━━ SUPPLIED MATERIAL

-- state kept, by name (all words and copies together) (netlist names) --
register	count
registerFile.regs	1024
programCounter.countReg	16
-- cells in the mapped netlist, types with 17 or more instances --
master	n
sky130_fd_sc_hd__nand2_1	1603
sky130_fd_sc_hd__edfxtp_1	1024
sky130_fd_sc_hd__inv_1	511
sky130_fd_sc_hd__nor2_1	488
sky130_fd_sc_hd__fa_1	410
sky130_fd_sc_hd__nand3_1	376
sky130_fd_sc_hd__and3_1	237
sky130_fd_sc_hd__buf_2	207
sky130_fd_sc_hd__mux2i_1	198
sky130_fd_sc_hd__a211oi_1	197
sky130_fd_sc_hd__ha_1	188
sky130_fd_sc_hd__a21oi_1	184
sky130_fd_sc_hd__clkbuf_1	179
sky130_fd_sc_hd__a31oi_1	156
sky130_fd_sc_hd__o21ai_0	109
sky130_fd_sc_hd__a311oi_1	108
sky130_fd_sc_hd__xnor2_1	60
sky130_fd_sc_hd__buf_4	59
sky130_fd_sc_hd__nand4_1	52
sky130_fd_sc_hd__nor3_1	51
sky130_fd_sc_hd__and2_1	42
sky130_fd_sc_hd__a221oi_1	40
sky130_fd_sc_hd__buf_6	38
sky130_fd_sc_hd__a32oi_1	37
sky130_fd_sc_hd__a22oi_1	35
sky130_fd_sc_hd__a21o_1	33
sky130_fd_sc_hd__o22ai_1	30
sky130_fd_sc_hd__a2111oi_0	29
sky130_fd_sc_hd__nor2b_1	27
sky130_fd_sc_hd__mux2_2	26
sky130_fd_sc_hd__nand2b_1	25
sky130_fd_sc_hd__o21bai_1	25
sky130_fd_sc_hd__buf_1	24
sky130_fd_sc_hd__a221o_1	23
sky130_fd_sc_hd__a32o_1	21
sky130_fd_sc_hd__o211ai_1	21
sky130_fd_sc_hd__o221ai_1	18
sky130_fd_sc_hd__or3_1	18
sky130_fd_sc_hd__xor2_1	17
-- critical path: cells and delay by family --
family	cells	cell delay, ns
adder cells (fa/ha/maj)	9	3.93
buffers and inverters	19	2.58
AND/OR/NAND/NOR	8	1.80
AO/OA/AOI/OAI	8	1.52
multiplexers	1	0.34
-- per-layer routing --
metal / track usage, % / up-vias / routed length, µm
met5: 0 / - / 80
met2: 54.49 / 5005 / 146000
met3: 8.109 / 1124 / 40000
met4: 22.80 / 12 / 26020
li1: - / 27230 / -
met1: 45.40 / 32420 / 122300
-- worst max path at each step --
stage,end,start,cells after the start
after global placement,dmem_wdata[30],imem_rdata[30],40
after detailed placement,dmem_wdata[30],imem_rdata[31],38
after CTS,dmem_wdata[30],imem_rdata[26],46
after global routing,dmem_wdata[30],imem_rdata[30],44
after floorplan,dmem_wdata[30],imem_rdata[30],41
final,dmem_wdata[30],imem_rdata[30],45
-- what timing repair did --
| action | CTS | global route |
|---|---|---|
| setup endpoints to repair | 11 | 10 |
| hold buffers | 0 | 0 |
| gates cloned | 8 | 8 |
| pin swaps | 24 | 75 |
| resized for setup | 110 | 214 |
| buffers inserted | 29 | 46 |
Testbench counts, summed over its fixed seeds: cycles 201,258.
Source: an optimization exercise on an open RTL-to-GDS flow (aim: small area and a short achievable clock period). Production flows keep margins and buffers that such runs may drop. At most, simulation tests tie the RTL to the original design; equivalence was not proved. Only the layout flow was run in run 1; the RTL was not checked for function there. Power figures rest on the tool's default switching activity, not on a simulated workload.

### design/flow/flow/run.sh
#!/bin/bash
# The standard layout, with plain buffers (sky130_fd_sc_hd__buf_1) on the ports instead of the
# delay cells that buffer_ports picks by default. Every port still gets its own buffer.
set -euo pipefail
export BUFFER_PORTS_ARGS="-buffer_cell sky130_fd_sc_hd__buf_1"
bash standard.sh > standard.log 2>&1
### design/flow/standard.sh
#!/bin/bash
# synth_recipe.tcl (not shown) runs the flow's synth.tcl, then flattens the netlist and writes it again
# the make line also repeats each setting of config.mk as NAME=value (left out here)
make -C /OpenROAD-flow-scripts/flow DESIGN_CONFIG=/design/flow/config.mk WORK_HOME=/design/flow/orfs CLKGATE_MAP_FILE= SYNTH_SCRIPT=/design/flow/synth_recipe.tcl "${@:-finish}"
### design/flow/config.mk
export PLATFORM = sky130hd
export DESIGN_NAME = fp32_add
export DESIGN_NICKNAME = fp32_add
export VERILOG_FILES = /design/flow/design.v
export SDC_FILE = /design/flow/constraint.sdc
export NUM_CORES = 4
export LEC_CHECK = 0
export ABC_AREA = 1
export CAP_MARGIN = 20
export CORE_MARGIN = 2
export CORE_UTILIZATION = 40
export SETUP_SLACK_MARGIN = 2.5
export SLEW_MARGIN = 20
### design/flow/constraint.sdc
create_clock -name core_clock -period 6.5 [get_ports {clk}]
set_input_delay 1.3000 -clock core_clock [delete_from_list [all_inputs] [get_ports {clk}]]
set_output_delay 1.3000 -clock core_clock [all_outputs]
set_load 0.01 [all_outputs]
### design/flow/design.v
`default_nettype none
module fp32_add(
    input wire clk,
    input wire [31:0] a,
    input wire [31:0] b,
    input wire sub,
    input wire [2:0] rm,
    output wire [31:0] result,
    output wire nv,
    output wire of,
    output wire nx
);
    integer k;
    wire a_sign = a[31];
    wire b_sign = b[31] ^ sub;
    wire [7:0] a_exp = a[30:23];
    wire [7:0] b_exp = b[30:23];
    wire [22:0] a_frac = a[22:0];
    wire [22:0] b_frac = b[22:0];
    wire a_emax = &a_exp;
    wire b_emax = &b_exp;
    wire a_fz = ~|a_frac;
    wire b_fz = ~|b_frac;
    wire a_nan = a_emax & ~a_fz;
    wire b_nan = b_emax & ~b_fz;
    wire a_inf = a_emax & a_fz;
    wire b_inf = b_emax & b_fz;
    wire a_snan = a_nan & ~a_frac[22];
    wire b_snan = b_nan & ~b_frac[22];
    wire s0_is_sub = a_sign ^ b_sign;
    wire s0_inf_inf = s0_is_sub & a_inf & b_inf;
    wire s0_nv = a_snan | b_snan | s0_inf_inf;
    wire s0_nan = a_nan | b_nan | s0_inf_inf;
    wire s0_inf = ~s0_nan & (a_inf | b_inf);
    wire [1:0] s0_special = {s0_nan, s0_inf | s0_nv};
    wire a_hid = |a_exp;
    wire b_hid = |b_exp;
    wire [7:0] a_eeff = {a_exp[7:1], a_exp[0] | ~a_hid};
    wire [7:0] b_eeff = {b_exp[7:1], b_exp[0] | ~b_hid};
    wire [7:0] d_ab = a_eeff - b_eeff;
    wire [7:0] d_ba = b_eeff - a_eeff;
    wire swap = a[30:0] < b[30:0];
    wire [7:0] l_exp = swap ? b_exp : a_exp;
    wire [22:0] l_frac = swap ? b_frac : a_frac;
    wire [23:0] s_sig = swap ? {a_hid, a_frac} : {b_hid, b_frac};
    wire l_sign = swap ? b_sign : a_sign;
    wire [4:0] s0_off = swap ? d_ba[4:0] : d_ab[4:0];
    wire s0_far = swap ? |d_ba[7:5] : |d_ab[7:5];    
    reg r1_sign, r1_is_sub;
    reg [2:0] r1_rm;
    reg [1:0] r1_special;
    reg [7:0] r1_lexp;
    reg [22:0] r1_lfrac;
    reg [23:0] r1_ssig;
    reg [4:0] r1_off;
    reg r1_far;
    always @(posedge clk) begin
        r1_sign <= l_sign;
        r1_is_sub <= s0_is_sub;
        r1_rm <= rm;
        r1_special <= s0_special;
        r1_lexp <= l_exp;
        r1_lfrac <= l_frac;
        r1_ssig <= s_sig;
        r1_off <= s0_off;
        r1_far <= s0_far;
    end
    wire l_hid = |r1_lexp;
    wire [7:0] l_e = {r1_lexp[7:1], r1_lexp[0] | ~l_hid};
    wire [27:0] in1 = {1'b0, l_hid, r1_lfrac, 3'b000};
    wire [26:0] sh0 = {r1_ssig, 3'b000};
    wire [26:0] sh1 = r1_far ? 27'b0 : r1_off[4] ? {16'b0, sh0[26:16]} : sh0;
    wire [26:0] sh2 = r1_off[3] ? {8'b0, sh1[26:8]} : sh1;
    wire [26:0] sh3 = r1_off[2] ? {4'b0, sh2[26:4]} : sh2;
    wire [26:0] sh4 = r1_off[1] ? {2'b0, sh3[26:2]} : sh3;
    wire [26:0] sh5 = r1_off[0] ? {1'b0, sh4[26:1]} : sh4;
    reg [23:0] s_por;    
    reg [31:0] st_tab;
    always @* begin
        s_por[0] = r1_ssig[0];
        for (k = 1; k < 24; k = k + 1)
            s_por[k] = s_por[k-1] | r1_ssig[k];
        for (k = 0; k < 32; k = k + 1)
            st_tab[k] = (k < 3) ? 1'b0 : (k > 26) ? s_por[23] : s_por[k-3];
    end
    wire sticky = r1_far ? s_por[23] : st_tab[r1_off];
    wire [27:0] in2 = {1'b0, sh5[26:1], sticky};
    wire [27:0] in2x = in2 ^ {28{r1_is_sub}};
    wire [28:0] sum_c = {in1, 1'b1} + {in2x, r1_is_sub};
    wire [27:0] s1_sum = sum_c[28:1];
    wire [7:0] s1_exp = l_e + 8'd1;
    wire rdn = r1_rm == 3'b010;
    wire rup = r1_rm == 3'b011;
    wire rtz = r1_rm == 3'b001;
    wire rmm = r1_rm == 3'b100;
    wire s1_up = (rdn & r1_sign) | (rup & ~r1_sign);
    wire s1_dn = rtz | (rdn & ~r1_sign) | (rup & r1_sign);
    wire [1:0] s1_cls = {s1_up | rmm, s1_dn | rmm};
    wire s1_zsign = r1_is_sub ? rdn : r1_sign;
    reg r2_sign, r2_zsign;
    reg [1:0] r2_cls;
    reg [1:0] r2_special;
    reg [7:0] r2_exp;
    reg [27:0] r2_sum;
    always @(posedge clk) begin
        r2_sign <= r1_sign;
        r2_zsign <= s1_zsign;
        r2_cls <= s1_cls;
        r2_special <= r1_special;
        r2_exp <= s1_exp;
        r2_sum <= s1_sum;
    end
    wire e_small = ~|r2_exp[7:5];
    wire [3:0] pd_hi = {4{e_small}} & (4'b0001 << r2_exp[4:3]);
    wire [7:0] pd_lo = 8'b00000001 << r2_exp[2:0];
    reg [27:0] lim_mask;
    always @*
        for (k = 0; k < 28; k = k + 1)
            lim_mask[k] = pd_hi[(28 - k) >> 3] & pd_lo[(28 - k) & 7];
    wire [27:0] x = r2_sum | lim_mask;
    wire z4 = ~|x[27:12];
    wire [15:0] x4 = z4 ? x[11:0] << 4 : x[27:12];
    wire z3 = ~|x4[15:8];
    wire [7:0] x3 = z3 ? x4[7:0] : x4[15:8];
    wire z2 = ~|x3[7:4];
    wire [3:0] x2 = z2 ? x3[3:0] : x3[7:4];
    wire z1 = ~|x2[3:2];
    wire [1:0] x1 = z1 ? x2[1:0] : x2[3:2];
    wire z0 = ~x1[1];
    wire [4:0] lzc = {z4, z3, z2, z1, z0};
    wire [27:0] n4 = z4 ? {r2_sum[11:0], 16'b0} : r2_sum;
    wire [27:0] n3 = z3 ? {n4[19:0], 8'b0} : n4;
    wire [27:0] n2 = z2 ? {n3[23:0], 4'b0} : n3;
    wire [27:0] n1 = z1 ? {n2[25:0], 2'b0} : n2;
    wire [27:0] n0 = z0 ? {n1[26:0], 1'b0} : n1;
    wire c1 = r2_sum[27];
    wire c2 = ~r2_sum[27] & r2_sum[26];
    wire lsb = c1 ? r2_sum[4] : c2 ? r2_sum[3] : r2_sum[2];
    wire g = c1 ? r2_sum[3] : c2 ? r2_sum[2] : r2_sum[1];
    wire st = c1 ? |r2_sum[2:0] : c2 ? |r2_sum[1:0] : r2_sum[0];
    wire inexact = g | st;
    reg add_one;
    always @* begin
        case (r2_cls)
            2'd0: add_one = g & (lsb | st);
            2'd1: add_one = 1'b0;
            2'd2: add_one = g | st;
            default: add_one = g;
        endcase
    end
    wire sp_inf = r2_special == 2'b01;
    wire sp_nan = r2_special[1];
    wire sp = |r2_special;
    wire ovf = ~sp & c1 & (&r2_exp);           
    wire of_max = r2_cls == 2'd1;              
    wire zero_sign = ~|r2_sum;
    reg [7:0] s2_exp;
    reg [4:0] s2_lzc;
    reg [22:0] s2_frac;
    reg s2_msb;
    always @* begin
        s2_lzc = (sp | ovf | zero_sign) ? 5'd0 : lzc;
        s2_msb = sp | ovf | (~zero_sign & n0[27]);
        if (sp_nan) {s2_exp, s2_frac} = 31'h7fc00000;
        else if (sp_inf | (ovf & ~of_max)) {s2_exp, s2_frac} = 31'h7f800000;
        else if (ovf) {s2_exp, s2_frac} = 31'h7f7fffff;
        else {s2_exp, s2_frac} = {zero_sign ? 8'd1 : r2_exp, n0[26:4]};
    end
    wire s2_efe = ~sp & ((c1 & (r2_exp == 8'hfe)) | (c2 & (r2_exp == 8'hff)));
    wire w_ones = c1 ? &r2_sum[26:4] : c2 ? &r2_sum[25:3] : &r2_sum[24:2];
    wire w_lo_ones = c1 ? &r2_sum[15:4] : c2 ? &r2_sum[14:3] : &r2_sum[13:2];
    wire s2_inc = ~sp & ~ovf & add_one;
    reg r3_sign, r3_inc, r3_nx, r3_of, r3_nv, r3_efe, r3_carry, r3_lo_ones, r3_msb;
    reg [7:0] r3_exp;
    reg [4:0] r3_lzc;
    reg [22:0] r3_frac;
    always @(posedge clk) begin
        r3_sign <= ~sp_nan & (zero_sign ? r2_zsign : r2_sign);
        r3_inc <= s2_inc;
        r3_carry <= s2_inc & w_ones;
        r3_lo_ones <= w_lo_ones;
        r3_nx <= ~sp & (inexact | ovf);
        r3_of <= ovf;
        r3_nv <= r2_special == 2'b11;
        r3_exp <= s2_exp;
        r3_lzc <= s2_lzc;
        r3_msb <= s2_msb;
        r3_frac <= s2_frac;
        r3_efe <= s2_efe;
    end
    wire [11:0] frac_lo = r3_frac[11:0] + {11'b0, r3_inc};
    wire [10:0] frac_hi = r3_frac[22:12] + {10'b0, r3_inc & r3_lo_ones};
    wire [8:0] exp_c0x = {r3_exp, 1'b1} + {3'b111, ~r3_lzc, r3_msb};
    wire [7:0] exp_c0 = exp_c0x[8:1];
    wire [7:0] exp_c1 = r3_lzc[1] ? r3_exp - 8'd1 : r3_lzc[0] ? r3_exp : r3_exp + 8'd1;
    wire [7:0] exp_out = r3_carry ? exp_c1 : exp_c0;
    assign result = {r3_sign, exp_out, frac_hi, frac_lo};
    assign of = r3_of | (r3_efe & r3_carry);
    assign nx = r3_nx;
    assign nv = r3_nv;
endmodule
`default_nettype wire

━━━━

■ **WORK REQUIRED**
The lines above that hold the word "repair" need counting; write the count and nothing more.

■ **REPLY**
2